It may take more than one session of CST or another therapist, or a chiropractor who does cranial work. I would give CST a few more shots before going the surgical route, especially at 5 months. Possibly CST combined with myofascial release.

No cranial abnormalities are normal, IMO.


----------



## amyjeans (Jul 27, 2004)

first off- OH MY GOSH WHAT A CUTIE PIE!!!!!!!!!!!!!!!
I totally agree with the cranial sacral work as well as chiro work. At that age, the skull is still very "movable" and can be gently manipulated into place after several treatments. I have it done on myself and it is a wonderful peacefull experience.
all my best!


----------



## KittyKat (Nov 17, 2002)

Quote:


Originally Posted by *amyjeans* 
first off- OH MY GOSH WHAT A CUTIE PIE!!!!!!!!!!!!!!!
I totally agree with the cranial sacral work as well as chiro work. At that age, the skull is still very "movable" and can be gently manipulated into place after several treatments. I have it done on myself and it is a wonderful peacefull experience.
all my best!

The skull is only "movable" IF the bones have not prematurely fused!

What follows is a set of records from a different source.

**config.mk**
```make
export PLATFORM = sky130hd
export DESIGN_NAME = memory_stage
export DESIGN_NICKNAME = d
export VERILOG_FILES = /design/src/rtl/memory_stage.sv
export SDC_FILE = /design/constraint.sdc
export NUM_CORES = 1
export LEC_CHECK = 0
export ABC_AREA = 0
export BUFFER_PORTS_ARGS = -buffer_cell sky130_fd_sc_hd__buf_2
export CELL_PAD_IN_SITES_DETAIL_PLACEMENT = 0
export CELL_PAD_IN_SITES_GLOBAL_PLACEMENT = 1
export CORE_ASPECT_RATIO = 2
export CORE_MARGIN = 2
export CORE_UTILIZATION = 37
export DETAILED_ROUTE_END_ITERATION = 8
export PLACE_DENSITY = 0.78
export SYNTH_ARGS = -nofsm -noshare
export SYNTH_HDL_FRONTEND = slang
export SYNTH_SLANG_ARGS = --single-unit
```
**constraint.sdc**
```tcl
create_clock -name clk -period 2.76 [get_ports clk]
set_input_delay 0.552 -clock clk [delete_from_list [all_inputs] [get_ports clk]]
set_output_delay 0.552 -clock clk [all_outputs]
set_load 0.005 [all_outputs]
```
**src/rtl/memory_stage.sv**
```systemverilog
// memory_stage: MIPS-style memory pipeline stage with data-bus response tracking and load extraction
//
// Ports:
//   clk, resetn                       clock, asynchronous active-low reset
//   valid_i, pc_i, inst_i, ctrl_i,
//   result_i, eaddr_i, rdata2_i,
//   waddr_i                           execute-stage register outputs (rdata2_i = old rt)
//   data_data_ok, data_rdata          data-bus response strobe and load word
//   done_o                            current instruction may leave (execute stage's ready)
//   ready_i                           writeback accepts a new instruction
//   fwd_addr, fwd_data, fwd_ok        bypass to earlier stages
//   valid_o, pc_o, inst_o, ctrl_o,
//   waddr_o, result_o                 registered outputs to writeback
//
// Optional feature: define MEM_UNALIGNED_LWLR_EN for LWL/LWR merging; otherwise they return the word.

`ifndef I_MAX
`define I_MEM_R 0
`define I_MEM_W 1
`define I_WEX   2
`define I_LB    3
`define I_LBU   4
`define I_LH    5
`define I_LHU   6
`define I_LW    7
`define I_LWL   8
`define I_LWR   9
`define I_MAX   10
`endif

module memory_stage (
    input  logic              clk,
    input  logic              resetn,
    input  logic              valid_i,
    input  logic [31:0]       pc_i,
    input  logic [31:0]       inst_i,
    input  logic [`I_MAX-1:0] ctrl_i,
    input  logic [31:0]       result_i,
    input  logic [31:0]       eaddr_i,
    input  logic [31:0]       rdata2_i,
    input  logic [4:0]        waddr_i,
    input  logic              data_data_ok,
    input  logic [31:0]       data_rdata,
    output logic              done_o,
    input  logic              ready_i,
    output logic [4:0]        fwd_addr,
    output logic [31:0]       fwd_data,
    output logic              fwd_ok,
    output logic              valid_o,
    output logic [31:0]       pc_o,
    output logic [31:0]       inst_o,
    output logic [`I_MAX-1:0] ctrl_o,
    output logic [4:0]        waddr_o,
    output logic [31:0]       result_o
);
    typedef enum logic [1:0] {IDLE, WAIT, HOLD} state_t;

    state_t      state;
    logic        rbuf_valid;
    logic [31:0] rbuf_data;
    logic [31:0] hold_data;
    logic        mem_op, from_buf, rsp_to_op, buf_take, buf_load;
    logic [31:0] word, lwl, lwr, ld, res;
    logic [4:0]  sh;
    logic [7:0]  b;
    logic [15:0] h;
    logic        unused_bits;

    assign mem_op    = valid_i && (ctrl_i[`I_MEM_R] || ctrl_i[`I_MEM_W]);
    assign from_buf  = state == IDLE && rbuf_valid;
    // A response belongs to the current op when it is waiting, or when an op
    // arrives with an empty buffer and its response lands in the same cycle.
    assign rsp_to_op = data_data_ok && (state == WAIT || (state == IDLE && mem_op && !rbuf_valid));
    assign buf_take  = from_buf && mem_op && ready_i;
    // A full buffer only accepts new data in the cycle it is being drained.
    assign buf_load  = data_data_ok && !rsp_to_op && (!rbuf_valid || buf_take);
    assign done_o    = !mem_op || (resetn && (state == HOLD || from_buf || data_data_ok));

    assign word = state == HOLD ? hold_data : from_buf ? rbuf_data : data_rdata;
    assign sh   = {eaddr_i[1:0], 3'b000};
    assign b    = 8'(word >> sh);
    assign h    = eaddr_i[1] ? word[31:16] : word[15:0];

`ifdef MEM_UNALIGNED_LWLR_EN
    assign lwl = (word << (5'd24 - sh)) | (eaddr_i[1:0] == 2'd3 ? 32'd0 : rdata2_i & (32'hffffffff >> (sh + 5'd8)));
    assign lwr = (word >> sh) | (rdata2_i & ~(32'hffffffff >> sh));
    assign unused_bits = ^eaddr_i[31:2];
`else
    assign lwl = word;
    assign lwr = word;
    assign unused_bits = ^{eaddr_i[31:2], rdata2_i};
`endif

    assign ld = ctrl_i[`I_LB]  ? {{24{b[7]}}, b} :
                ctrl_i[`I_LBU] ? {24'd0, b} :
                ctrl_i[`I_LH]  ? {{16{h[15]}}, h} :
                ctrl_i[`I_LHU] ? {16'd0, h} :
                ctrl_i[`I_LWL] ? lwl :
                ctrl_i[`I_LWR] ? lwr : word;
    assign res = ctrl_i[`I_MEM_R] ? ld : result_i;

    assign fwd_addr = {5{valid_i}} & waddr_i;
    assign fwd_data = res;
    assign fwd_ok   = valid_i && done_o && (ctrl_i[`I_WEX] || ctrl_i[`I_MEM_R]) && waddr_i != 5'd0;

    always_ff @(posedge clk or negedge resetn) begin
        if (!resetn) begin
            state      <= IDLE;
            rbuf_valid <= 1'b0;
            rbuf_data  <= 32'd0;
            hold_data  <= 32'd0;
            valid_o    <= 1'b0;
            pc_o       <= 32'd0;
            inst_o     <= 32'd0;
            ctrl_o     <= '0;
            waddr_o    <= 5'd0;
            result_o   <= 32'd0;
        end else begin
            if (rsp_to_op)
                state <= ready_i ? IDLE : HOLD;
            else if (state == IDLE && mem_op && !rbuf_valid)
                state <= WAIT;
            else if (state == HOLD && ready_i)
                state <= IDLE;
            if (rsp_to_op && !ready_i)
                hold_data <= data_rdata;
            if (buf_take)
                rbuf_valid <= 1'b0;
            if (buf_load) begin
                rbuf_valid <= 1'b1;
                rbuf_data  <= data_rdata;
            end
            if (ready_i) begin
                valid_o  <= valid_i && done_o;
                pc_o     <= pc_i;
                inst_o   <= inst_i;
                ctrl_o   <= ctrl_i;
                waddr_o  <= waddr_i;
                result_o <= res;
            end
        end
    end
endmodule

```
==> results.yml, run 1 <==
outcome:
  status: "complete, but fails checks"
  violations: "negative setup slack"
setup_path:
  cp.required_ps: 2210
  cp.depth: 8
  cp_cell_sequence: "nand2b_4 > o32a_4 > o221ai_4 > mux2i_1 > a222oi_1 > buf_4 > a21oi_2 > buf_2"
  cp-end-kind: "output pin"
  path_buf_inv: 2
  critPathMaxFanout: 6
  worstSetupStartpointType: "register"
  rr_worst_depth: 17
  cp.arrival_ps: 2460
  cpMaxStageDelayCell: "dfrtp_2"
  cp_top_family: "compound AO/OA/AOI/OAI gates"
  crit_type: "register to output pin"
  cpPeakStageDelay_ps: 460
synthesis:
  synth-xor-area-share_pct: 0
  syn_avg_cell_area_um2: 11.5
  ys_types: 51
  yosysTopAreaCellShare_pct: 51.7
  synthSimpleGateAreaFrac_pct: 6.80
  seq_area_frac_synth_pct: 51.7
  yosys.area.top_type: "dfrtp_1"
  yosys-top-cells-area: "dfrtp_1 (52%), mux2_2 (17%), o22ai_1 (4.8%)"
  yosys_warnings: 0
  synth_seq_cells: 179
  synthesis.area_um2: 8660
  yosys.area_share.adder_pct: 0
  synth_mux_area_share_pct: 18.7
  synth-compound-area-share_pct: 18.6
  synth_top_family_by_area: "multiplexers"
  syn-num-nets: 968
  synth_cells: 756
clock_tree:
  h-tree-depth: 4
  cts_root_buf: "clkbuf_16"
  cts_tree: "built"
  cts_buffers: 17
  clkTransAtPathRegs_ps: 70
  cts_sinks: 179
  clk_path_buf_depth: 2
  cts_hold_buffers: 0
  clkLatencyLatePin_ps: 440
floorplan:
  die_w_um: 112
  core.rowCount: 79
  io_pins: 363
  dieArea_um2: 24700
  core_um2: 23100
  start_util_pct: 37.5
  fp.dieH_um: 220
power:
  leakagePower_nw: 5.64
  p_per_area_nw_per_um2: 835
  irDropWorstVdd_v: 0.000576
placed_design:
  dp_slack_ps: 57.3
  globalplace.congestion: 0.842
  place_inst: 1330
  port-buffer-count: 300
  post-dp-hpwl_um: 20600
timing:
  tns_ps: -6270
  worst_clock_skew_ps: 14.9
  setup_ws_ps: -249
  finalHoldViolCount: 0
  fin_crit_sh_pct: 109
  tightest_slew_ps: 1050
  rsz0062_at_grt: "true"
  maxSlewViolCount: 0
  fin_crit_ps: 3010
  setup_violations: 32
  fin_hold_ws_ps: 249
  relSlewSlack_pct: 30.0
  fmax_mhz: 332
grt:
  grt_max_degree: 116
  grt-ovfl-total: 0
  grt_busiest_layer: "met2"
  grt_util_met2_pct: 40.0
  antenna_found_initial: 5
  grt_pass1_wl_um: 43900
  grt_pass1_vias: 7809
  use_met1_pct: 24.3
  use_met3_pct: 5.89
  grtUsageTotal_pct: 23.1
finish:
  areaGrowthSynthToFinish_pct: 43.5
  final_common_cell: "buf_2"
  fill_cells: 2044
  final_cell_mix: "buf_2 (298), dfrtp_1 (176), mux2_2 (133)"
  nets: 1328
  final_cells: 1417
  final_util_pct: 53.7
  drive_gt1_share_pct: 58.3
route:
  drt_wl_total_um: 29500
  postRouteAntennaNets: 0
  drt_iter0_markers: 461
  vias_per_cell: 5.47
  drtPass1Iterations: 6
  drt_drc_violations_left: 0
  vias: 7749
  routedWlPerCell_um: 20.8
min_path:
  hold_class: "input port to asynchronous set/reset pin"
flow_run:
  cap_violations: 0
==> where the power goes <==
part / switching (mW) / total [mW] / internal, mW
logic: 1.90 / 4.04 / 2.13
clock network: 1.10 / 2.62 / 1.52
registers: 0.402 / 3.72 / 3.32
==> sequential cells by signal, summed over array words and instances, names as in the netlist <==
signal / flops
ctrl_o: 10
rbuf_data: 32
result_o: 32
waddr_o: 5
inst_o: 32
pc_o: 32
rbuf_valid: 1
valid_o: 1
state: 2
hold_data: 32
==> final timing paths <==
path | end | slack [ps] | startpoint
worst max-delay path | fwd_data[7] | -250 | state[0]
worst min-delay path | pc_o[20] | 250 | resetn
worst max register to register | result_o[1] | 40 | state[1]
worst min register to register | ctrl_o[0] | 480 | ctrl_o[0]
max in group asynchronous | state[1] | 1810 | resetn
min in group clk | pc_o[0] | 330 | pc_i[0]
==> cell families after synthesis <==
group	after synthesis
compound gates	234
simple gates	131
mux	144
buf+inv	68
flops	179
==> what timing repair did <==
action | CTS | global route
pin swaps | 33 | 38
gates resized for setup | 70 | 49
endpoints found under the setup margin | 32 | 32
gates cloned | 7 | 0
buffers inserted | 35 | 13
==> layout make-up <==
class                      count  area [µm²]  share of cell area [%]
multi-input combinational    511        4360                    35.1
clock inverter                11         168                    1.35
clock buffer                  21         470                    3.78
tap                          283         354                    2.85
sequential                   179        4480                    36.1
antenna                        5        12.5                   0.101
inverter                       7        33.8                   0.272
timing repair buffer         400        2550                    20.5
==> cell usage after synthesis (all sizes together) <==
| library cell | instances |
|---|---|
| nand3 | 9 |
| or2 | 2 |
| or3 | 8 |
| mux2 | 142 |
| o22ai | 66 |
| a2bb2o | 1 |
| nand2 | 52 |
| o221a | 8 |
| o2111ai | 1 |
| nand2b | 3 |
| nand3b | 1 |
| o21a | 2 |
| o211ai | 7 |
| a21oi | 20 |
| o21ai | 31 |
| mux2i | 2 |
| o221ai | 1 |
| or4 | 1 |
| a31oi | 43 |
| nor2 | 43 |
| a211o | 1 |
| clkbuf | 27 |
| a222oi | 1 |
| and2 | 8 |
| dfrtp | 179 |
| a221oi | 8 |
| nand4 | 1 |
| a211oi | 11 |
| or2b | 1 |
| o32a | 4 |
| o22a | 11 |
| nor3 | 2 |
| inv | 7 |
| buf | 34 |
| a21o | 16 |
| a21boi | 2 |
==> layer usage <==
layer	share of wire, %	wire length [µm]
met4	6.8	2000
met5	0.037	11
met3	5.8	1710
met1	35	10400
met2	52	15400
==> per-stage QoR <==
stage          area (µm²)  power [mW]
2_1_floorplan        8660        5.52
3_3_place_gp        10700        6.71
3_5_place_dp        10700        6.78
4_1_cts             12100        10.2
5_1_grt             12400        10.9
6_report            12400        10.4
Note: power is estimated with default switching activity, not from simulation.
==> run 2: changes to the inputs <==
==> constraint.sdc (replaced) <==
create_clock -name clk -period 2.95 [get_ports clk]
set_input_delay 0.59 -clock clk [delete_from_list [all_inputs] [get_ports clk]]
set_output_delay 0.59 -clock clk [all_outputs]
set_load 0.005 [all_outputs]
==> run 2 against run 1 <==
The flow still finishes with violations (negative setup slack). Sequential cell count unchanged. Final area is 6.0% lower. Utilization shrank 3.2 points. Register-to-register slack improved by 690 ps. Worst hold slack got worse by 6.0 ps. Clock skew down 2.8 ps.
==> results.yml, run 2 (synthesized netlist as in run 1, its figures left out) <==
timing:
  worst_clock_skew_ps: 12.1
  fmax_mhz: 328
  setup_violations: 25
  fin_crit_sh_pct: 103
  fin_crit_ps: 3050
  relSlewSlack_pct: 50.5
  maxSlewViolCount: 0
  rsz0062_at_grt: "true"
  setup_ws_ps: -95.4
  tightest_slew_ps: 743
  finalHoldViolCount: 0
power:
  leakagePower_nw: 5.32
  total_power_mw: 9.07
  p_per_area_nw_per_um2: 776
  irDropWorstVdd_v: 0.000474
clock_tree:
  cts_hold_buffers: 0
  h-tree-depth: 4
  cts_buffers: 17
  clkLatencyLatePin_ps: 450
  cts_tree: "built"
  cts_root_buf: "clkbuf_16"
  clk_path_buf_depth: 2
  cts_sinks: 179
  clkTransAtPathRegs_ps: 70
grt:
  antenna_found_initial: 6
  grt_pass1_vias: 7323
  grtUsageTotal_pct: 21.6
  grt_max_degree: 126
  grt_pass1_wl_um: 40900
  grt-ovfl-total: 0
finish:
  nets: 1281
  final_cells: 1368
  areaGrowthSynthToFinish_pct: 34.9
  final_common_cell: "buf_2"
  final_cell_mix: "buf_2 (298), dfrtp_1 (176), mux2_2 (133)"
  drive_gt1_share_pct: 52.8
  final_area_um2: 11700
floorplan:
  io_pins: 363
  core.rowCount: 79
  fp.dieH_um: 220
  die_w_um: 112
  dieArea_um2: 24700
  start_util_pct: 37.5
  core_um2: 23100
setup_path:
  cp.arrival_ps: 2460
  r2r_setup_slack_ps: 730
  path_buf_inv: 3
  cp_cell_sequence: "buf_4 > o32a_4 > o2111ai_4 > a211oi_4 > a211oi_4 > buf_12 > a31oi_1 > buf_2"
  cpPeakStageDelay_ps: 480
  worstSetupStartpointType: "register"
  cp-end-kind: "output pin"
  crit_top_cell: "a211oi_4"
  cpMaxStageDelayCell: "dfrtp_2"
  crit_type: "register to output pin"
  critPathMaxFanout: 15
  cp_top_family: "compound AO/OA/AOI/OAI gates"
  cp.required_ps: 2360
route:
  drt_drc_violations_left: 0
  postRouteAntennaNets: 0
  vias: 7499
  vias_per_cell: 5.48
  routedWlPerCell_um: 20.4
  drt_iter0_markers: 472
  drt_wl_total_um: 27900
  drtPass1Iterations: 4
outcome:
  status: "complete, but fails checks"
  violations: "negative setup slack"
placed_design:
  globalplace.congestion: 0.827
  post-dp-hpwl_um: 20000
  place_inst: 1313
  placed_cell_area_um2: 10600
  port-buffer-count: 300
min_path:
  hold_class: "input port to asynchronous set/reset pin"
flow_run:
  cap_violations: 0
run 2: layout make-up:
cell class                 count  area (µm²)
clock inverter                10         150
fill                        2156       11400
tap                          283         354
inverter                       7        33.8
sequential                   179        4480
antenna                        4        10.0
clock buffer                  21         460
multi-input combinational    509        4030
timing repair buffer         355        2160
run 2: worst register-to-register path: cells and delay by family (launching register included):
| family | cells | cell delay [ps] |
|---|---|---|
| AO/OA/AOI/OAI | 5 | 1020 |
| buffers and inverters | 3 | 600 |
| flip-flops | 1 | 480 |
run 2: metal layers:
layer  wire [µm]  global-route usage, %
met5           7                      0
met4        1320                   12.6
met3        1600                   5.97
met2       14900                   37.4
met1       10100                   23.4
run 2: power breakdown:
part           leakage (nW)  switching (mW)  total (mW)  internal, mW
sequential             2.09           0.344        3.45          3.10
combinational          2.94            1.58        3.25          1.67
clock                 0.288           0.988        2.37          1.38
total                  5.32            2.91        9.07          6.16
run 2: path summary, 6_finish.rpt:
| check | startpoint | to | cells after the start |
|---|---|---|---|
| max | state[1] | fwd_data[17] | 8 |
| min in group clk | pc_i[29] | pc_o[29] | 2 |
| max in group asynchronous | resetn | inst_o[29] | 2 |
| min | resetn | result_o[11] | 2 |
| max reg2reg | state[1] | result_o[18] | 8 |
| min reg2reg | rbuf_data[8] | rbuf_data[8] | 1 |
run 2: what timing repair did:
action | CTS | global route
buffers inserted | 7 | 8
hold endpoints to repair | 0 | 0
gates cloned | 1 | 4
gates resized for setup | 16 | 26
setup endpoints to repair | 32 | 32
pin swaps | 8 | 22
run 2: per-stage QoR:
stage                     setup WS [ps]  util (%)  setup TNS [ps]  hold slack, ps
after global routing               -209      50.5           -5020             278
final                             -95.4      50.5           -1450             243
after CTS                          -125      49.1           -2030             324
after detailed placement            161      45.8               0             468
after floorplan                     528         -               0             294
after global placement              190      45.8               0             459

It is important to find out if they have or not before proceeding with alternative therapies. Time is of the essence because surgery to correct craniosynostosis is much more successful and less invasive the younger it is done.

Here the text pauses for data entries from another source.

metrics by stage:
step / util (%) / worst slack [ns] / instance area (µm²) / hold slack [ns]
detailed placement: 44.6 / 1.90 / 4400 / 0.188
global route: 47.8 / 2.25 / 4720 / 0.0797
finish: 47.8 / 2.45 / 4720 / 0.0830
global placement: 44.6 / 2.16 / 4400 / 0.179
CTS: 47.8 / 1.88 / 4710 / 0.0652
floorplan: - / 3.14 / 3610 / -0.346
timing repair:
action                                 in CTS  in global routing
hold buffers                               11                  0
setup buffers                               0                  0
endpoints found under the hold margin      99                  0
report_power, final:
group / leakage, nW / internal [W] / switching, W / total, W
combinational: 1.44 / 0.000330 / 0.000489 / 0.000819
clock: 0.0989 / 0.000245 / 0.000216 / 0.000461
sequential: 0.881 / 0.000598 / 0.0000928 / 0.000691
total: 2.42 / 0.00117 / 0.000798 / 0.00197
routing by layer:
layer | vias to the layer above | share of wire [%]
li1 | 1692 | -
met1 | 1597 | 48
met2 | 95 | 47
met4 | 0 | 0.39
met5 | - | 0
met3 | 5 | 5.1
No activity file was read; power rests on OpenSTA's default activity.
[config.mk]
export PLATFORM = sky130hd
export DESIGN_NAME = ex_muldiv_seq
export DESIGN_NICKNAME = d
export VERILOG_FILES = /design/src/rtl/ex_muldiv_seq.sv
export SDC_FILE = /design/constraint.sdc
export NUM_CORES = 1
export LEC_CHECK = 0
export CORE_ASPECT_RATIO = 1.4
export CORE_UTILIZATION = 45
export DETAILED_ROUTE_END_ITERATION = 10
export PLACE_DENSITY = 0.69
export SYNTH_ARGS = -nofsm -noshare
export SYNTH_HDL_FRONTEND = slang
export SYNTH_SLANG_ARGS = --single-unit
[constraint.sdc]
create_clock -name clk -period 5.1 [get_ports clk]
set_input_delay 1.02 -clock clk [delete_from_list [all_inputs] [get_ports clk]]
set_output_delay 1.02 -clock clk [all_outputs]
set_load 0.01 [all_outputs]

When my fourth child was a baby, the pediatrician noticed he had no soft spots on his head at all. No detectable fontanel anywhere. She very rightly called the specialist that same day, and immediately called us and told us to get him in for a CT scan ASAP. We did some internet research and what we found scared the crap out of us. We prepared ourselves for the worst, just in case.

As it turned out our son's head was fine, but we were very glad to have had it checked, because if he HAD needed the surgery, he could have ended up with brain damage or optical nerve damage (depending on where or how severe the skull fusing was) if it went undetected.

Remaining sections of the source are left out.